As for sanitization, I think two good approaches are:

  • just strip all .. and / from the string
  • construct a path from the input and only return the filename portion

I've implemented both as an example:

Bad Input: okay/../../../../key
Just filename: key
StripDotsAndSlashes: okaykey

Even with sanitization it's tricky since the user could supply input that is already URL encoded. In this case the sanitization function needs to properly URL Decode any input before stripping dots and slashes or extracting just a filename

Does it make sense to add any sanitization functions to this library for these cases?

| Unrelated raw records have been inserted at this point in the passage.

File: src/rtl/rr_arb2.sv
// Two-way round-robin arbiter; the pointer names the requester favoured on the next contention.
module rr_arb2
  import mem_ctrl_pkg::*;
#(
  parameter int unsigned FIRST_PRIO = 0
) (
  input  logic       clk_i,
  input  logic       rst_ni,
  input  logic [1:0] req_i,
  input  logic       accept_i,
  output logic       valid_o,
  output logic       gnt_o
);

  logic ptr_q;

  always_comb begin
    valid_o = |req_i;
    if (req_i == 2'b11) gnt_o = ptr_q;
    else                gnt_o = req_i[1] ? GNT_LD : GNT_CPU;
  end

  always_ff @(posedge clk_i or negedge rst_ni) begin
    if (!rst_ni)                  ptr_q <= 1'(FIRST_PRIO);
    else if (accept_i && valid_o) ptr_q <= ~gnt_o;
  end

endmodule

File: src/rtl/ram_port_arbiter.sv
// Serialises CPU and loader 8/16/32-bit big-endian requests onto a byte-wide RAM, one byte per cycle.
module ram_port_arbiter
  import mem_ctrl_pkg::*;
#(
  parameter int unsigned ADDR_W     = 8,
  parameter int unsigned FIRST_PRIO = 0
) (
  input  logic              CLK,
  input  logic              RESET,
  input  logic              cpu_req,
  input  logic              cpu_rw,
  input  logic [1:0]        cpu_size,
  input  logic [ADDR_W-1:0] cpu_addr,
  input  logic [31:0]       cpu_wdata,
  output logic              cpu_done,
  output logic [31:0]       cpu_rdata,
  input  logic              ld_req,
  input  logic              ld_rw,
  input  logic [1:0]        ld_size,
  input  logic [ADDR_W-1:0] ld_addr,
  input  logic [31:0]       ld_wdata,
  output logic              ld_done,
  output logic [31:0]       ld_rdata,
  output logic [ADDR_W-1:0] ram_addr,
  output logic              ram_we,
  output logic [7:0]        ram_wdata,
  input  logic [7:0]        ram_rdata,
  output logic              busy,
  output logic              grant
);

  state_e            state_q;
  logic              rw_q;
  logic [1:0]        idx_q;
  logic [1:0]        last_q;
  logic [ADDR_W-1:0] ram_addr_q;
  logic              ram_we_q;
  logic [31:0]       wsh_q;
  logic [31:0]       acc_q;
  logic [31:0]       acc_d;
  logic [31:0]       cpu_rdata_q;
  logic [31:0]       ld_rdata_q;
  logic              cpu_done_q;
  logic              ld_done_q;
  logic              busy_q;
  logic              grant_q;

  logic              arb_valid;
  logic              arb_gnt;
  logic              sel_rw;
  logic [1:0]        sel_size;
  logic [ADDR_W-1:0] sel_addr;
  logic [31:0]       sel_wdata;
  logic [2:0]        sel_n;
  logic [5:0]        sel_shamt;

  rr_arb2 #(.FIRST_PRIO(FIRST_PRIO)) u_arb (
    .clk_i    (CLK),
    .rst_ni   (RESET),
    .req_i    ({ld_req, cpu_req}),
    .accept_i (state_q == ST_IDLE),
    .valid_o  (arb_valid),
    .gnt_o    (arb_gnt)
  );

  always_comb begin
    if (arb_gnt == GNT_LD) begin
      sel_rw    = ld_rw;
      sel_size  = ld_size;
      sel_addr  = ld_addr;
      sel_wdata = ld_wdata;
    end else begin
      sel_rw    = cpu_rw;
      sel_size  = cpu_size;
      sel_addr  = cpu_addr;
      sel_wdata = cpu_wdata;
    end
    sel_n     = size_to_nbytes(sel_size);
    sel_shamt = {3'd4 - sel_n, 3'b000};
    acc_d     = {acc_q[23:0], ram_rdata};
  end

  // Write data is left-aligned so the outgoing byte is always bits [31:24]; read
  // bytes shift in from the bottom, which yields a zero-extended big-endian result.
  always_ff @(posedge CLK or negedge RESET) begin
    if (!RESET) begin
      state_q     <= ST_IDLE;
      rw_q        <= 1'b0;
      idx_q       <= '0;
      last_q      <= '0;
      ram_addr_q  <= '0;
      ram_we_q    <= 1'b0;
      wsh_q       <= '0;
      acc_q       <= '0;
      cpu_rdata_q <= '0;
      ld_rdata_q  <= '0;
      cpu_done_q  <= 1'b0;
      ld_done_q   <= 1'b0;
      busy_q      <= 1'b0;
      grant_q     <= 1'(FIRST_PRIO);
    end else begin
      case (state_q)
        ST_IDLE: begin
          ram_we_q <= 1'b0;
          if (arb_valid) begin
            grant_q    <= arb_gnt;
            rw_q       <= sel_rw;
            last_q     <= 2'(sel_n - 3'd1);
            idx_q      <= '0;
            ram_addr_q <= sel_addr;
            ram_we_q   <= ~sel_rw;
            wsh_q      <= sel_wdata << sel_shamt;
            acc_q      <= '0;
            busy_q     <= 1'b1;
            state_q    <= ST_XFER;
          end
        end
        ST_XFER: begin
          if (idx_q == last_q) begin
            ram_we_q <= 1'b0;
            state_q  <= ST_DONE;
            if (grant_q == GNT_LD) begin
              ld_done_q <= 1'b1;
              if (rw_q) ld_rdata_q <= acc_d;
            end else begin
              cpu_done_q <= 1'b1;
              if (rw_q) cpu_rdata_q <= acc_d;
            end
          end else begin
            idx_q      <= idx_q + 2'd1;
            ram_addr_q <= ram_addr_q + ADDR_W'(1);
            wsh_q      <= {wsh_q[23:0], 8'h00};
            acc_q      <= acc_d;
          end
        end
        ST_DONE: begin
          cpu_done_q <= 1'b0;
          ld_done_q  <= 1'b0;
          busy_q     <= 1'b0;
          state_q    <= ST_IDLE;
        end
        default: state_q <= ST_IDLE;
      endcase
    end
  end

  assign ram_addr  = ram_addr_q;
  assign ram_we    = ram_we_q;
  assign ram_wdata = wsh_q[31:24];
  assign cpu_done  = cpu_done_q;
  assign cpu_rdata = cpu_rdata_q;
  assign ld_done   = ld_done_q;
  assign ld_rdata  = ld_rdata_q;
  assign busy      = busy_q;
  assign grant     = grant_q;

endmodule
==> src/rtl/if_fetch_stage.sv <==
// Instruction-fetch stage: owns the pc, drives the instruction memory address
// and registers the returned word into the IF/ID pipeline register.
// Handles stall, redirect/flush, misaligned and out-of-range faults, EBREAK halt.
//
// state | meaning
// BOOT  | one bubble cycle after reset, pc held
// RUN   | fetching sequentially, honours redirect and stall
// HALT  | EBREAK issued; pc frozen until reset
// FAULT | misaligned redirect or out-of-range fetch; frozen until reset
module if_fetch_stage #(
  parameter logic [31:0] RESET_PC   = 32'h0000_0000,
  parameter int          IMEM_BYTES = 1024,
  parameter logic [31:0] NOP_INST   = 32'h0000_0013
) (
  input  logic        clk,
  input  logic        rst,
  output logic [31:0] imem_addr,
  input  logic [31:0] imem_inst,
  input  logic        stall,
  input  logic        redirect_valid,
  input  logic [31:0] redirect_target,
  output logic        id_valid,
  output logic [31:0] id_inst,
  output logic [31:0] id_pc,
  output logic [31:0] id_pc4,
  output logic        halted,
  output logic        fault,
  output logic [31:0] fault_pc
);

  localparam logic [31:0] EBREAK_INST = 32'h0010_0073;
  // Range check is done in 33 bits so pc+3 cannot wrap and look in range.
  localparam logic [32:0] IMEM_LIMIT  = 33'(IMEM_BYTES);

  typedef enum logic [1:0] {BOOT, RUN, HALT, FAULT} state_t;

  state_t      state, state_nx;
  logic [31:0] pc, pc_nx;
  logic        id_valid_nx;
  logic [31:0] id_inst_nx, id_pc_nx, id_pc4_nx;
  logic        halted_nx, fault_nx;
  logic [31:0] fault_pc_nx;
  logic [31:0] pc_plus4;
  logic [32:0] pc_last_byte;

  assign imem_addr    = pc;
  assign pc_plus4     = pc + 32'd4;
  assign pc_last_byte = {1'b0, pc} + 33'd3;

  // Next-state and next-register values; everything holds unless a state acts.
  always_comb begin
    state_nx    = state;
    pc_nx       = pc;
    id_valid_nx = id_valid;
    id_inst_nx  = id_inst;
    id_pc_nx    = id_pc;
    id_pc4_nx   = id_pc4;
    halted_nx   = halted;
    fault_nx    = fault;
    fault_pc_nx = fault_pc;
    case (state)
      BOOT: begin
        id_valid_nx = 1'b0;
        state_nx    = RUN;
      end
      RUN: begin
        if (redirect_valid) begin
          id_valid_nx = 1'b0;
          id_inst_nx  = NOP_INST;
          if (redirect_target[1:0] != 2'b00) begin
            state_nx    = FAULT;
            fault_nx    = 1'b1;
            fault_pc_nx = redirect_target;
          end else begin
            pc_nx = redirect_target;
          end
        end else if (stall) begin
          // hold everything
        end else if (pc_last_byte >= IMEM_LIMIT) begin
          state_nx    = FAULT;
          fault_nx    = 1'b1;
          fault_pc_nx = pc;
          id_valid_nx = 1'b0;
          id_inst_nx  = NOP_INST;
        end else begin
          id_inst_nx  = imem_inst;
          id_pc_nx    = pc;
          id_pc4_nx   = pc_plus4;
          id_valid_nx = 1'b1;
          if (imem_inst == EBREAK_INST) begin
            // EBREAK still issues to decode, but the pc stops on it.
            state_nx  = HALT;
            halted_nx = 1'b1;
          end else begin
            pc_nx = pc_plus4;
          end
        end
      end
      HALT: begin
        if (!stall) begin
          id_valid_nx = 1'b0;
          id_inst_nx  = NOP_INST;
        end
      end
      FAULT: begin
        id_valid_nx = 1'b0;
      end
      default: begin
        state_nx = BOOT;
      end
    endcase
  end

  // State and pipeline registers with synchronous reset.
  always_ff @(posedge clk) begin
    if (rst) begin
      state    <= BOOT;
      pc       <= RESET_PC;
      id_valid <= 1'b0;
      id_inst  <= NOP_INST;
      id_pc    <= 32'd0;
      id_pc4   <= 32'd0;
      halted   <= 1'b0;
      fault    <= 1'b0;
      fault_pc <= 32'd0;
    end else begin
      state    <= state_nx;
      pc       <= pc_nx;
      id_valid <= id_valid_nx;
      id_inst  <= id_inst_nx;
      id_pc    <= id_pc_nx;
      id_pc4   <= id_pc4_nx;
      halted   <= halted_nx;
      fault    <= fault_nx;
      fault_pc <= fault_pc_nx;
    end
  end

endmodule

Here's what I was thinking to "sanitize" the inputs. It depends whether you want to honor paths (slashes) or not:

public static String normalizePath(String path) {
        path = URLDecoder.decode(path, Charset.defaultCharset());

        // make it an absolute path then normalize
        String normalized = Paths.get("/" + path).normalize().toString();

        // return a leading slash if it came in with one, otherwise strip the leading slash
        return path.charAt(0) == '/' ? normalized : normalized.substring(1);
    }

public static String stripPath(String path) {
        String decodedPath = URLDecoder.decode(path, Charset.defaultCharset());
        return Paths.get(decodedPath).getFileName().toString();
    }

I suggest a new project for specialized URL validation. Since we are just an encoding library I am closing this out.